His reference to a “twilight existence of uncounscious metabolism becomes an unbearable burden” is more poignant in the light of what is to follow. He writes especially well of the risk of desensitisation to death and suffering:
I observed a lot of suffering; worse, I became inured to it. Drowning, even in blood, one adapts, learns to float, to swim, even to enjoy life, bonding with nurses, doctors and others who are clinging to the same raft, caught in the same tide.
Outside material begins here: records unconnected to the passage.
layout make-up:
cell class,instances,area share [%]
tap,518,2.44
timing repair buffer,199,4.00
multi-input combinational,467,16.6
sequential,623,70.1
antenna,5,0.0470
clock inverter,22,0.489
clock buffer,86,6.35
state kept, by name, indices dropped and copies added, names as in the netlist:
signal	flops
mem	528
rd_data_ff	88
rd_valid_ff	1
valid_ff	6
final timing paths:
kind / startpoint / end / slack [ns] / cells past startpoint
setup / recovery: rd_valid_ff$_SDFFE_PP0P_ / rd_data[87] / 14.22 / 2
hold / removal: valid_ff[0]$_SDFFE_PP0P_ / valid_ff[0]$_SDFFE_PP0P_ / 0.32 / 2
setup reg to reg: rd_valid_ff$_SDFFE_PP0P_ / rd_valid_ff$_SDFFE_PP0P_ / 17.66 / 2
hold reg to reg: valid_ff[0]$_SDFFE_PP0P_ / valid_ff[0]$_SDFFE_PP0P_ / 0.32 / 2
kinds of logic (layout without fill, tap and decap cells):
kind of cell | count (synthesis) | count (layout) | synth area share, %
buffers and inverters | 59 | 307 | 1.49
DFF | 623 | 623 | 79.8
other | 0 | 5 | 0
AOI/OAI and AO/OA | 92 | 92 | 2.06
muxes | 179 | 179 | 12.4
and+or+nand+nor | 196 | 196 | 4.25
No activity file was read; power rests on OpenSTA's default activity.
**src/sv/scabf_pkg.sv**
```systemverilog
`timescale 1ns / 1ps
// ---------------------------------------------------------------------------
// scabf_pkg
// Types and constants shared by the six-channel alpha-beta filter.
// ---------------------------------------------------------------------------
package scabf_pkg;

   localparam int POS_W     = 40;
   localparam int VEL_W     = 48;
   localparam int STATE_W   = POS_W + VEL_W;
   localparam int DT_W      = 16;
   localparam int SAMPLE_W  = 16;
   localparam int CHAN_W    = 3;
   localparam int ALPHA_W   = 17;
   localparam int BETA_W    = 25;
   localparam int DIV_NUM_W = 56;
   localparam int DIV_CNT_W = $clog2(DIV_NUM_W + 1);

   localparam int CSR_ADDR_W = 4;
   localparam int CSR_DATA_W = 32;

   localparam logic [ALPHA_W-1:0] ALPHA_ONE = 17'd65536;
   localparam logic [BETA_W-1:0]  BETA_ONE  = 25'd16777216;

   localparam logic [ALPHA_W-1:0] ALPHA_ACCEL_RST = 17'd32768;
   localparam logic [BETA_W-1:0]  BETA_ACCEL_RST  = 25'd16777;
   localparam logic [ALPHA_W-1:0] ALPHA_GYRO_RST  = 17'd42598;
   localparam logic [BETA_W-1:0]  BETA_GYRO_RST   = 25'd150995;

   localparam logic [1:0] REG_ALPHA_ACCEL = 2'd0;
   localparam logic [1:0] REG_BETA_ACCEL  = 2'd1;
   localparam logic [1:0] REG_ALPHA_GYRO  = 2'd2;
   localparam logic [1:0] REG_BETA_GYRO   = 2'd3;

   typedef struct packed {
      logic [ALPHA_W-1:0] alpha_accel;
      logic [BETA_W-1:0]  beta_accel;
      logic [ALPHA_W-1:0] alpha_gyro;
      logic [BETA_W-1:0]  beta_gyro;
   } gains_type;

   typedef enum logic [3:0] {
      ST_IDLE,
      ST_READ,
      ST_PRED_LO,
      ST_PRED_HI,
      ST_PRED,
      ST_RESID,
      ST_POS_LO,
      ST_POS_HI,
      ST_POS,
      ST_BETA_LO,
      ST_BETA_HI,
      ST_DIV_START,
      ST_DIV_WAIT,
      ST_VEL,
      ST_DONE
   } state_type;

endpackage

```
**src/sv/scabf_divider.sv**
```systemverilog
`timescale 1ns / 1ps
// ---------------------------------------------------------------------------
// scabf_divider
// Restoring radix-2 unsigned divider, one quotient bit per cycle.
// ---------------------------------------------------------------------------
module scabf_divider (
   input  logic                            clock,
   input  logic                            reset,
   input  logic                            start,
   input  logic [scabf_pkg::DIV_NUM_W-1:0] dividend,
   input  logic [scabf_pkg::DT_W-1:0]      divisor,
   output logic                            done,
   output logic [scabf_pkg::DIV_NUM_W-1:0] quotient
);
   import scabf_pkg::*;

   logic                 busy_ff;
   logic                 done_ff;
   logic [DIV_CNT_W-1:0] cnt_ff;
   logic [DIV_NUM_W-1:0] quo_ff;
   logic [DT_W-1:0]      rem_ff;
   logic [DT_W-1:0]      dsr_ff;
   logic [DT_W:0]        trial;
   logic [DT_W:0]        diff;
   logic                 ge;

   assign trial = {rem_ff, quo_ff[DIV_NUM_W-1]};
   assign diff  = trial - {1'b0, dsr_ff};
   assign ge    = (trial >= {1'b0, dsr_ff});

   always_ff @(posedge clock) begin
      if (reset) begin
         busy_ff <= 1'b0;
         done_ff <= 1'b0;
         cnt_ff  <= '0;
      end else begin
         done_ff <= 1'b0;
         if (start) begin
            busy_ff <= 1'b1;
            cnt_ff  <= DIV_CNT_W'(DIV_NUM_W);
         end else if (busy_ff) begin
            cnt_ff <= cnt_ff - 1'b1;
            if (cnt_ff == DIV_CNT_W'(1)) begin
               busy_ff <= 1'b0;
               done_ff <= 1'b1;
            end
         end
      end
   end

   always_ff @(posedge clock) begin
      if (start) begin
         quo_ff <= dividend;
         rem_ff <= '0;
         dsr_ff <= divisor;
      end else if (busy_ff) begin
         quo_ff <= {quo_ff[DIV_NUM_W-2:0], ge};
         rem_ff <= ge ? diff[DT_W-1:0] : trial[DT_W-1:0];
      end
   end

   assign done     = done_ff;
   assign quotient = quo_ff;

endmodule

```
**config.mk**
```make
export PLATFORM = sky130hd
export DESIGN_NAME = scabf_divider
export DESIGN_NICKNAME = d
export VERILOG_FILES = /design/src/sv/scabf_pkg.sv /design/src/sv/scabf_divider.sv
export SDC_FILE = /design/constraint.sdc
export NUM_CORES = 1
export LEC_CHECK = 0
export BUFFER_PORTS_ARGS = -buffer_cell sky130_fd_sc_hd__clkbuf_2
export CAP_MARGIN = 20
export CORE_ASPECT_RATIO = 0.9
export CORE_MARGIN = 5
export CORE_UTILIZATION = 54
export CTS_BUF_LIST = sky130_fd_sc_hd__clkbuf_8
export CTS_CLUSTER_SIZE = 14
export DETAILED_ROUTE_END_ITERATION = 8
export GPL_TIMING_DRIVEN = 0
export HOLD_SLACK_MARGIN = 0.08
export PLACE_DENSITY = 0.82
export SLEW_MARGIN = 10
export SYNTH_ARGS = -nofsm -noshare
export SYNTH_HDL_FRONTEND = slang
export SYNTH_SLANG_ARGS = --single-unit
```
**constraint.sdc**
```tcl
create_clock -name clock -period 2.6 [get_ports clock]
set_input_delay 0.13 -clock clock [delete_from_list [all_inputs] [get_ports clock]]
set_output_delay 0.13 -clock clock [all_outputs]
set_load 0.005 [all_outputs]
```
==> flow_summary.json, run 1 <==
{
  "viasPerCell": 5.46,
  "synth_edf_count": 72,
  "slew_viol_final": 0,
  "syn_nets": 474,
  "power.switching_uw": 1120,
  "grt_antenna_before_repair": 0,
  "grt_use_total": 0.246,
  "yosys_warnings": 0,
  "setup_viol": 0,
  "hold_path_class": "in -> reg",
  "design_area_um2": 6580,
  "end_kind": "flip-flop",
  "synth_seq_cells": 96,
  "finalCriticalPeriod_ps": 2520,
  "maxCapViolCount": 0,
  "swShare": 0.278,
  "num_rows": 32,
  "finalPower_uw": 4040,
  "grt_pass1_wl_um": 20400,
  "grt_setup_unrepaired": "yes",
  "postSynthCellCount": 380,
  "skew_ps": 19.9,
  "comb_power_share": 0.223,
  "dieArea_um2": 10800,
  "crit_path_start_kind": "flip-flop",
  "place_hpwl_um": 7990,
  "n_fill_cell": 541,
  "core_um2": 8570,
  "ir_worst_vdd_mv": 0.423,
  "final_cell_mix": "130 x clkbuf_2, 72 x edfxtp_1, 68 x dlygate4sd3_1",
  "powerDensity_nw_per_um2": 614,
  "cts_tree": "built",
  "hold_viol": 0,
  "route.detailed.drc": 0,
  "initial_core_util": 0.553,
  "drt_iter0_drc": 218,
  "yosysSeqAreaShare": 0.557,
  "netlist_area_um2": 4740,
  "placed_area_um2": 5560,
  "crit_fanout": 6,
  "cts_max_path_buffers": 2,
  "clkSinkCount": 96,
  "power_frac_seq": 0.475,
  "p_leak_uw": 0.00282,
  "ys_types": 47,
  "ctsRootBufferMaster": "clkbuf_8",
  "clock_latency_ps": 380,
  "async_reset_ff_frac": 0,
  "wl_um": 13200,
  "place_congestion": 0.865,
  "fin_util": 0.768,
  "synth_top_cell_by_area": "edfxtp_1",
  "die_h_um": 98.9,
  "num_vias": 3912,
  "tightest_slew_ps": 636,
  "drive_gt1_frac": 0.379,
  "clkTransAtPathRegs_ps": 90,
  "avgSynthCellArea_um2": 12.5,
  "synth.top_cell.area_share": 0.456,
  "area.growth.synth_to_final_pct": 38.8,
  "fmax_ghz": 0.396,
  "diodes": 0,
  "worst-endpoint-arrival_ps": 2810,
  "status": "finished clean",
  "overflow": 0,
  "fin_nets": 686,
  "grt_max_degree": 31,
  "wire_per_inst_um": 18.4,
  "relSlewSlack": 0.576,
  "num_io_pins": 132,
  "h-tree-depth": 3,
  "clockPowerShare": 0.302,
  "antenna_left": 0,
  "synth_area_leaders": "edfxtp_1 46%, mux2_2 13%, dfxtp_1 10%, ha_1 4.7%, nor2_1 2.5%",
  "layout_commonest_cell": "clkbuf_2",
  "cts_buffers": 9,
  "fin_crit_sh": 0.971,
  "dp.cells": 630,
  "synth_ff_type": "edfxtp_1",
  "fin_cells": 716,
  "die_x_um": 109,
  "cp_data_required_time_ps": 2890,
  "grt_pass1_vias": 4152,
  "critical_path_class": "reg -> reg",
  "internal_power_uw": 2920,
  "portBuffers": 130,
  "firstDrtPassIters": 4
}
## worst max-delay path: stages, from the launching register on
cell and delay (ps):
dfxtp_1 350, ha_1 400, nand4_1 170, or3_4 420, a311oi_4 250, nor3_4 90
buf_4 150, or3b_1 390, a311oi_2 230
## logic make-up after synthesis
| logic type | Yosys count | share of synthesized area |
|---|---|---|
| DFF | 96 | 0.557 |
| and+or+nand+nor | 85 | 0.0908 |
| buffers and inverters | 41 | 0.0340 |
| AOI/OAI and AO/OA | 60 | 0.0884 |
| adders and majority gates | 19 | 0.0517 |
| muxes | 65 | 0.152 |
| xor gates and xnor gates | 14 | 0.0259 |
## power by group through the flow
stage	clock [µW]	sequential (µW)	combinational (µW)
5_1_grt	1300	1940	984
4_1_cts	1220	1910	842
6_report	1220	1920	901
2_1_floorplan	0	1930	475
3_3_place_gp	0	1930	722
3_5_place_dp	0	1940	754
## state kept, by name (all words and copies together), names as in the netlist
name,cells
quotient,56
dsr_ff,16
rem_ff,16
cnt_ff,6
busy_ff,1
done,1
## final timing paths
check,startpoint,to,slack (ps),cells past startpoint
worst max-delay path,rem_ff[7]$_SDFFE_PP0P_,rem_ff[12]$_SDFFE_PP0P_,80,8
worst min-delay path,dividend[9],quotient[9]$_DFFE_PP_,90,2
worst max register to register,rem_ff[7]$_SDFFE_PP0P_,rem_ff[12]$_SDFFE_PP0P_,80,8
worst min register to register,rem_ff[12]$_SDFFE_PP0P_,rem_ff[13]$_SDFFE_PP0P_,520,2
## synthesized netlist by cell type (3+ instances only)
cell      number
nor2_1        31
nand3_1        3
nand4_1        3
xor2_1         7
mux2i_1        9
nand2b_1       4
clkbuf_1       9
inv_1         25
xnor2_1        7
o21ai_0       13
mux2_2        56
a311oi_1       4
nand2_1       18
ha_1          18
buf_1          6
a21oi_1       10
nor3_1         7
edfxtp_1      72
nand4b_1       4
a211oi_1      10
dfxtp_1       24
a21o_1         5
## through the flow
| stage | worst slack (ps) | hold slack (ps) | TNS [ps] |
|---|---|---|---|
| floorplan | 299 | 229 | 0 |
| global placement | -251 | 308 | -13930 |
| detailed placement | -64.9 | 309 | -1990 |
| CTS | 9.73 | 80.9 | 0 |
| global route | -52.0 | 88.2 | -115 |
| finish | 76.6 | 93.9 | 0 |
## area by class of cell
cell class | instances | area, µm² | share of cell area
inverter | 25 | 93.8 | 0.0143
clock inverter | 7 | 119 | 0.0181
timing repair buffer | 201 | 1370 | 0.208
tap | 119 | 149 | 0.0226
clock buffer | 9 | 124 | 0.0188
buffer | 16 | 68.8 | 0.0105
sequential | 96 | 2640 | 0.401
multi-input combinational | 243 | 2020 | 0.307
## per-layer routing
layer  vias to the layer above  part of all wire  global-route usage
li1                       1832                 -                   -
met1                      1845              0.37               0.272
met2                       185              0.52               0.430
met3                        50             0.063              0.0609
met4                         0             0.053               0.137
met5                         -                 0                   0
## what timing repair did
item                                    4_1_cts  5_1_grt
endpoints found under the setup margin        2       47
buffers inserted                              0        2
cloned                                        0        0
resized for setup                             1       21
pin swaps                                     0        5
hold buffers                                 67        1
hold endpoints to repair                     67        1
Note: power is estimated with default switching activity, not from simulation.
==> run 2: changes to the inputs <==
--- a/config.mk
+++ b/config.mk
@@ -5,11 +5,12 @@
 export SDC_FILE = /design/constraint.sdc
 export NUM_CORES = 1
 export LEC_CHECK = 0
+export ABC_AREA = 1
 export BUFFER_PORTS_ARGS = -buffer_cell sky130_fd_sc_hd__clkbuf_2
 export CAP_MARGIN = 20
 export CORE_ASPECT_RATIO = 0.9
 export CORE_MARGIN = 5
-export CORE_UTILIZATION = 54
+export CORE_UTILIZATION = 55
 export CTS_BUF_LIST = sky130_fd_sc_hd__clkbuf_8
 export CTS_CLUSTER_SIZE = 14
 export DETAILED_ROUTE_END_ITERATION = 8
==> flow_summary.json, run 2 <==
{
  "crit_fanout": 4,
  "num_io_pins": 132,
  "cts_buffers": 9,
  "p_leak_uw": 0.00353,
  "overflow": 0,
  "largest_reg_flops": 56,
  "antenna_left": 0,
  "portBuffers": 131,
  "skew_ps": 18.5,
  "place_hpwl_um": 10000,
  "grt_use_total": 0.294,
  "clockPowerShare": 0.268,
  "clkTransAtPathRegs_ps": 100,
  "cts_tree": "built",
  "area.growth.synth_to_final_pct": 33.6,
  "core_um2": 9130,
  "hold_path_class": "in -> reg",
  "fmax_ghz": 0.458,
  "drive_gt1_frac": 0.208,
  "final_cell_mix": "289 x nand2_1, 131 x clkbuf_2, 76 x inv_1",
  "netlist_area_um2": 5130,
  "swShare": 0.303,
  "slew_viol_final": 0,
  "clkSinkCount": 96,
  "ir_worst_vdd_mv": 0.418,
  "drt_iter0_drc": 431,
  "maxCapViolCount": 0,
  "firstDrtPassIters": 5,
  "fin_cells": 972,
  "place_congestion": 0.917,
  "yosysSeqAreaShare": 0.515,
  "avgSynthCellArea_um2": 8.15,
  "tightest_slew_ps": 746,
  "grt_pass1_wl_um": 26700,
  "powerDensity_nw_per_um2": 508,
  "synthAdderAreaFrac": 0.0478,
  "cts_max_path_buffers": 2,
  "grt_setup_unrepaired": "no",
  "multi_input_area_um2": 2090,
  "synth_seq_cells": 96,
  "grt_antenna_before_repair": 1,
  "fin_crit_sh": 0.839,
  "worst-endpoint-arrival_ps": 2440,
  "synthXorXnorAreaFrac": 0.0103,
  "power.switching_uw": 1050,
  "synth.top_cell.area_share": 0.422,
  "die_h_um": 102,
  "status": "finished clean",
  "fin_nets": 938,
  "synth_area_leaders": "edfxtp_1 42%, nand2_1 21%, dfxtp_1 9.4%, inv_1 5.6%, ha_1 4.4%",
  "synth_commonest_cells": "289 x nand2_1, 76 x inv_1, 72 x edfxtp_1",
  "crit_path_start_kind": "flip-flop",
  "power_frac_seq": 0.543,
  "synth.most_common_cell": "nand2_1",
  "n_fill_cell": 569,
  "wire_per_inst_um": 18.3,
  "internal_power_uw": 2420,
  "critical_path_class": "reg -> reg",
  "grt_max_degree": 35,
  "ctsRootBufferMaster": "clkbuf_8",
  "syn_nets": 723,
  "end_kind": "flip-flop",
  "layout_commonest_cell": "nand2_1",
  "cp_data_required_time_ps": 2860,
  "initial_core_util": 0.562,
  "viasPerCell": 5.56,
  "async_reset_ff_frac": 0,
  "synth_top_cell_by_area": "edfxtp_1",
  "num_vias": 5407,
  "setup_viol": 0,
  "route.detailed.drc": 0,
  "hold_viol": 0,
  "dp.cells": 883,
  "finalCriticalPeriod_ps": 2180,
  "grt_pass1_vias": 5475,
  "h-tree-depth": 3,
  "die_x_um": 112,
  "synth-simple-area-share": 0.316,
  "synth_compound_area_frac": 0.0339,
  "ctsResizeCount": 0,
  "num_rows": 33,
  "seqCellArea_um2": 2640,
  "synth_mux_area_frac": 0,
  "ys_types": 34,
  "synth_top_family_by_area": "simple AND/OR/NAND/NOR gates",
  "dieArea_um2": 11400,
  "clock_latency_ps": 380,
  "hold_ws_ps": 160,
  "relSlewSlack": 0.502,
  "synth_ff_type": "edfxtp_1",
  "wl_um": 17800,
  "synth_edf_count": 72,
  "yosys_warnings": 0,
  "comb_power_share": 0.189,
  "postSynthCellCount": 629
}
==> run 2: power groups by stage <==
stage / clock network [µW] / registers, µW / logic (µW)
6_report: 934 / 1890 / 656
5_1_grt: 985 / 1890 / 705
4_1_cts: 902 / 1870 / 599
3_5_place_dp: 0 / 1900 / 512
3_3_place_gp: 0 / 1900 / 491
2_1_floorplan: 0 / 1890 / 262
==> run 2: worst max-delay path: stages (launching register included) <==
cell      delay (ps)
edfxtp_1         360
inv_1             70
ha_1             230
fa_1             440
nor2_1           130
nor2_1            90
o21ai_1          290
nand2_1          110
nand3_1          140
nand3_2           90
nand2_1           70
nand2_1           50
==> run 2: path summary, 6_finish.rpt <==
path | from | to | slack (ps) | cells past startpoint
max | quotient[55]$_DFFE_PP_ | rem_ff[14]$_SDFFE_PP0P_ | 420 | 11
min | dividend[0] | quotient[0]$_DFFE_PP_ | 160 | 3
max reg2reg | quotient[55]$_DFFE_PP_ | rem_ff[14]$_SDFFE_PP0P_ | 420 | 11
min reg2reg | rem_ff[12]$_SDFFE_PP0P_ | rem_ff[12]$_SDFFE_PP0P_ | 480 | 2
==> run 2: layer usage <==
metal / GRT usage / up-vias / wire (µm)
li1: - / 2418 / -
met3: 0.0771 / 103 / 2020
met4: 0.128 / 0 / 967
met5: 0 / - / 0
met2: 0.531 / 446 / 8570
met1: 0.331 / 2440 / 6230
==> run 2: area by class of cell <==
type,instances,area share
plain buffers,17,0.0135
well taps,122,0.0223
repair buffers,204,0.204
clock buffers,9,0.0181
clock inverters,7,0.00712
multi-input cells,436,0.305
flip-flops and latches,96,0.386
diodes,1,0.000365
inverters,80,0.0438
==> run 2: cell families after synthesis <==
| group | Yosys count |
|---|---|
| xor+xnor | 6 |
| buf+inv | 97 |
| compound gates | 29 |
| simple gates | 382 |
| fa+ha+maj | 19 |
| flops | 96 |
==> run 2: through the flow <==
stage               power, µW  utilization  cell area, µm²  TNS, ps  worst slack [ps]
CTS                      3370        0.749            6840        0               458
detailed placement       2410        0.653            5950        0               490
global route             3580        0.751            6850        0               337
finish                   3480        0.751            6850        0               418
floorplan                2160            -            5130        0               467
global placement         2390        0.650            5930   -18930              -311
==> run 2: timing repair <==
item | in CTS | in global routing
hold buffers | 71 | 1
hold endpoints to repair | 72 | 1
setup buffers | 0 | 0
==> run 3: changes to the inputs <==
==> constraint.sdc (replaced) <==
create_clock -name clock -period 2.1 [get_ports clock]
set_input_delay 0.105 -clock clock [delete_from_list [all_inputs] [get_ports clock]]
set_output_delay 0.105 -clock clock [all_outputs]
set_load 0.005 [all_outputs]
==> flow_summary.json, run 3 (synthesized netlist as in run 2, its figures left out) <==
{
  "fmax_ghz": 0.490,
  "hold_path_class": "in -> reg",
  "grt_pass1_vias": 5607,
  "cp_data_required_time_ps": 2400,
  "initial_core_util": 0.562,
  "layout_commonest_cell": "nand2_1",
  "overflow": 0,
  "wl_met3_um": 1790,
  "grt_use_total": 0.307,
  "largest_reg_flops": 56,
  "finalCriticalPeriod_ps": 2040,
  "powerDensity_nw_per_um2": 648,
  "critical_path_class": "reg -> reg",
  "num_vias": 5357,
  "power_frac_seq": 0.515,
  "place_congestion": 0.917,
  "ir_worst_vdd_mv": 0.626,
  "comb_power_share": 0.183,
  "hold_viol": 0,
  "die_h_um": 102,
  "dieArea_um2": 11400,
  "dp.cells": 883,
  "maxCapViolCount": 0,
  "wire_per_inst_um": 17.9,
  "clock_latency_ps": 360,
  "crit_path_start_kind": "flip-flop",
  "place_hpwl_um": 10000,
  "drt-met1-wl_um": 6190,
  "worst-endpoint-arrival_ps": 2350,
  "grt_max_degree": 36,
  "tightest_slew_ps": 642,
  "num_io_pins": 132,
  "skew_ps": 16.6,
  "route.detailed.drc": 0,
  "clkSinkCount": 96,
  "cts_max_path_buffers": 2,
  "power.switching_uw": 1260,
  "final_cell_mix": "289 x nand2_1, 131 x clkbuf_2, 75 x inv_1",
  "clockPowerShare": 0.302,
  "grt_pass1_wl_um": 27600,
  "route.met2.wl_um": 8420,
  "setup_viol": 0,
  "fin_crit_sh": 0.972,
  "h-tree-depth": 3,
  "die_x_um": 112,
  "grt_antenna_before_repair": 0,
  "slew_viol_final": 0,
  "internal_power_uw": 3260,
  "relSlewSlack": 0.571,
  "fin_nets": 943,
  "end_kind": "flip-flop",
  "wl_um": 17400,
  "hold_ws_ps": 121,
  "crit_fanout": 10,
  "clkTransAtPathRegs_ps": 100,
  "p_leak_uw": 0.00356,
  "swShare": 0.279,
  "drive_gt1_frac": 0.219,
  "diodes": 0,
  "cts_tree": "built",
  "area.growth.synth_to_final_pct": 36.0,
  "finalPower_uw": 4520,
  "viasPerCell": 5.49,
  "portBuffers": 131,
  "fin_cells": 975,
  "cts_buffers": 9,
  "highest_layer": "met4",
  "status": "finished clean",
  "num_rows": 33,
  "firstDrtPassIters": 6,
  "ctsRootBufferMaster": "clkbuf_8",
  "drt_iter0_drc": 527,
  "antenna_left": 0,
  "core_um2": 9130
}
[run 3: power by group through the flow]
stage          clock network [µW]  registers, µW  logic (µW)
2_1_floorplan                   0           2340         326
3_3_place_gp                    0           2340         609
3_5_place_dp                    0           2340         638
4_1_cts                      1370           2310         753
5_1_grt                      1430           2340         897
6_report                     1360           2330         828
[run 3: layout make-up]
class,count,area (µm²)
buffer,17,92.6
clock buffer,9,124
clock inverter,6,93.8
fill,551,2160
inverter,80,304
multi-input combinational,436,2110
sequential,96,2640
tap,122,153
timing repair buffer,208,1440
timing repair inverter,1,7.51
[run 3: per-layer routing]
layer | vias up | track usage
met3 | 104 | 0.0705
met2 | 426 | 0.537
met4 | 0 | 0.195
met5 | - | 0
li1 | 2431 | -
met1 | 2396 | 0.342
[run 3: path summary, 6_finish.rpt]
| path | depth (start not counted) | slack, ps | end | startpoint |
|---|---|---|---|---|
| worst min-delay path | 3 | 120 | quotient[0]$_DFFE_PP_ | dividend[0] |
| worst max-delay path | 10 | 60 | rem_ff[11]$_SDFFE_PP0P_ | rem_ff[13]$_SDFFE_PP0P_ |
| worst max register to register | 10 | 60 | rem_ff[11]$_SDFFE_PP0P_ | rem_ff[13]$_SDFFE_PP0P_ |
| worst min register to register | 2 | 480 | rem_ff[5]$_SDFFE_PP0P_ | rem_ff[5]$_SDFFE_PP0P_ |
[run 3: timing repair]
| item | 4_1_cts | 5_1_grt |
|---|---|---|
| setup endpoints to repair | 36 | 44 |
| resized for setup | 1 | 5 |
| gates cloned | 1 | 0 |
| setup buffers | 0 | 4 |
| hold endpoints to repair | 75 | 0 |
| hold buffers | 72 | 0 |
[run 3: through the flow]
| step | TNS, ps | worst slack (ps) | util | instance area [µm²] |
|---|---|---|---|---|
| 2_1_floorplan | 0 | 19.4 | - | 5130 |
| 3_3_place_gp | -42470 | -686 | 0.651 | 5940 |
| 3_5_place_dp | -11420 | -282 | 0.653 | 5960 |
| 4_1_cts | -1210 | -40.7 | 0.757 | 6900 |
| 5_1_grt | -106 | -38.3 | 0.764 | 6970 |
| 6_report | 0 | 59.5 | 0.764 | 6970 |
[run 3: critical path: stages (launching register included)]
cell and delay, ps:
dfxtp_1 340, ha_1 420, a21oi_2 220, o21a_1 170, nand2_2 100, nor2_8 200, nand2_8 90, buf_8 150
nand2_1 80, nand3_1 90, nand2_1 120
===== src/rtl/zsm_pkg.sv =====
`default_nettype none

package zsm_pkg;

    localparam int WINDOW = 5;
    localparam int DATA_W = 16;
    localparam int AGE_W  = (WINDOW > 1) ? $clog2(WINDOW) : 1;
    localparam int IDX_W  = AGE_W;
    localparam int CNT_W  = $clog2(WINDOW + 1);

    typedef struct packed {
        logic              valid;
        logic [DATA_W-1:0] value;
        logic [AGE_W-1:0]  age;
    } t_entry;

    // what a cell shows its neighbors
    typedef struct packed {
        t_entry ent;
        logic   surv;
        logic   gt;
        logic   del_le;
    } t_link;

endpackage

`default_nettype wire


===== src/rtl/zsm_cell.sv =====
`default_nettype none

module zsm_cell import zsm_pkg::*; (
    input  wire logic              i_clk,
    input  wire logic              i_rst_n,
    input  wire logic              i_step,
    input  wire logic [DATA_W-1:0] i_x,
    input  wire logic              i_ins,
    input  wire logic              i_slot_open,
    input  wire t_link             i_left,
    input  wire t_link             i_right,
    output t_link                  o_link,
    output t_entry                 o_next
);

    t_entry r_ent;
    t_entry n_ent;
    logic   w_exp;
    logic   w_take_r;
    logic   w_keep;
    logic   w_take_l;

    always_comb begin
        w_exp         = r_ent.valid && (r_ent.age == AGE_W'(WINDOW - 1));
        o_link.ent    = r_ent;
        o_link.surv   = r_ent.valid && !w_exp;
        // with no new entry nothing sits above the insertion point
        o_link.gt     = i_ins && (r_ent.value > i_x);
        o_link.del_le = i_left.del_le | w_exp;

        // survivor above the deleted entry and not above the new one moves down
        w_take_r = i_right.surv && o_link.del_le && !i_right.gt;
        w_keep   = o_link.surv && (i_left.del_le == o_link.gt);
        // survivor above the new one with no deletion below moves up
        w_take_l = i_left.surv && i_left.gt && !i_left.del_le;

        n_ent       = r_ent;
        n_ent.valid = 1'b0;
        if (w_take_r) begin
            n_ent     = i_right.ent;
            n_ent.age = i_right.ent.age + AGE_W'(1);
        end else if (w_keep) begin
            n_ent.valid = 1'b1;
            n_ent.age   = r_ent.age + AGE_W'(1);
        end else if (w_take_l) begin
            n_ent     = i_left.ent;
            n_ent.age = i_left.ent.age + AGE_W'(1);
        end else if (i_ins && i_slot_open) begin
            n_ent.valid = 1'b1;
            n_ent.value = i_x;
            n_ent.age   = '0;
        end
        o_next = n_ent;
    end

    always_ff @(posedge i_clk) begin
        if (!i_rst_n) begin
            r_ent.valid <= 1'b0;
        end else if (i_step) begin
            r_ent <= n_ent;
        end
    end

endmodule

`default_nettype wire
A paragraph I think all medical students and trainees should confront and reflect on, and some of their seniors also. Additionally, his description of the thoughts that went through his mind when he heard a friend had died after a car accident and subsequent neurosurgery and resuscitation are starkly referenced and offer an insight into how we, as doctors, view illness, disease and the consequences thereof so radically differently from most of the rest of the population. Including, in my experience, many other health professionals. Kalanithi neatly ties this event to the risk of losing empathy and a sense of common humanness with patients and of becoming Tolstoy’s stereotype of a doctor. This needs more of an airing than is currently the case at Medical School and Foundation Programme training, especially. It is perhaps worth us all pondering on his reflection that:
When there is no place for the scalpel, words are the surgeon’s only tool”.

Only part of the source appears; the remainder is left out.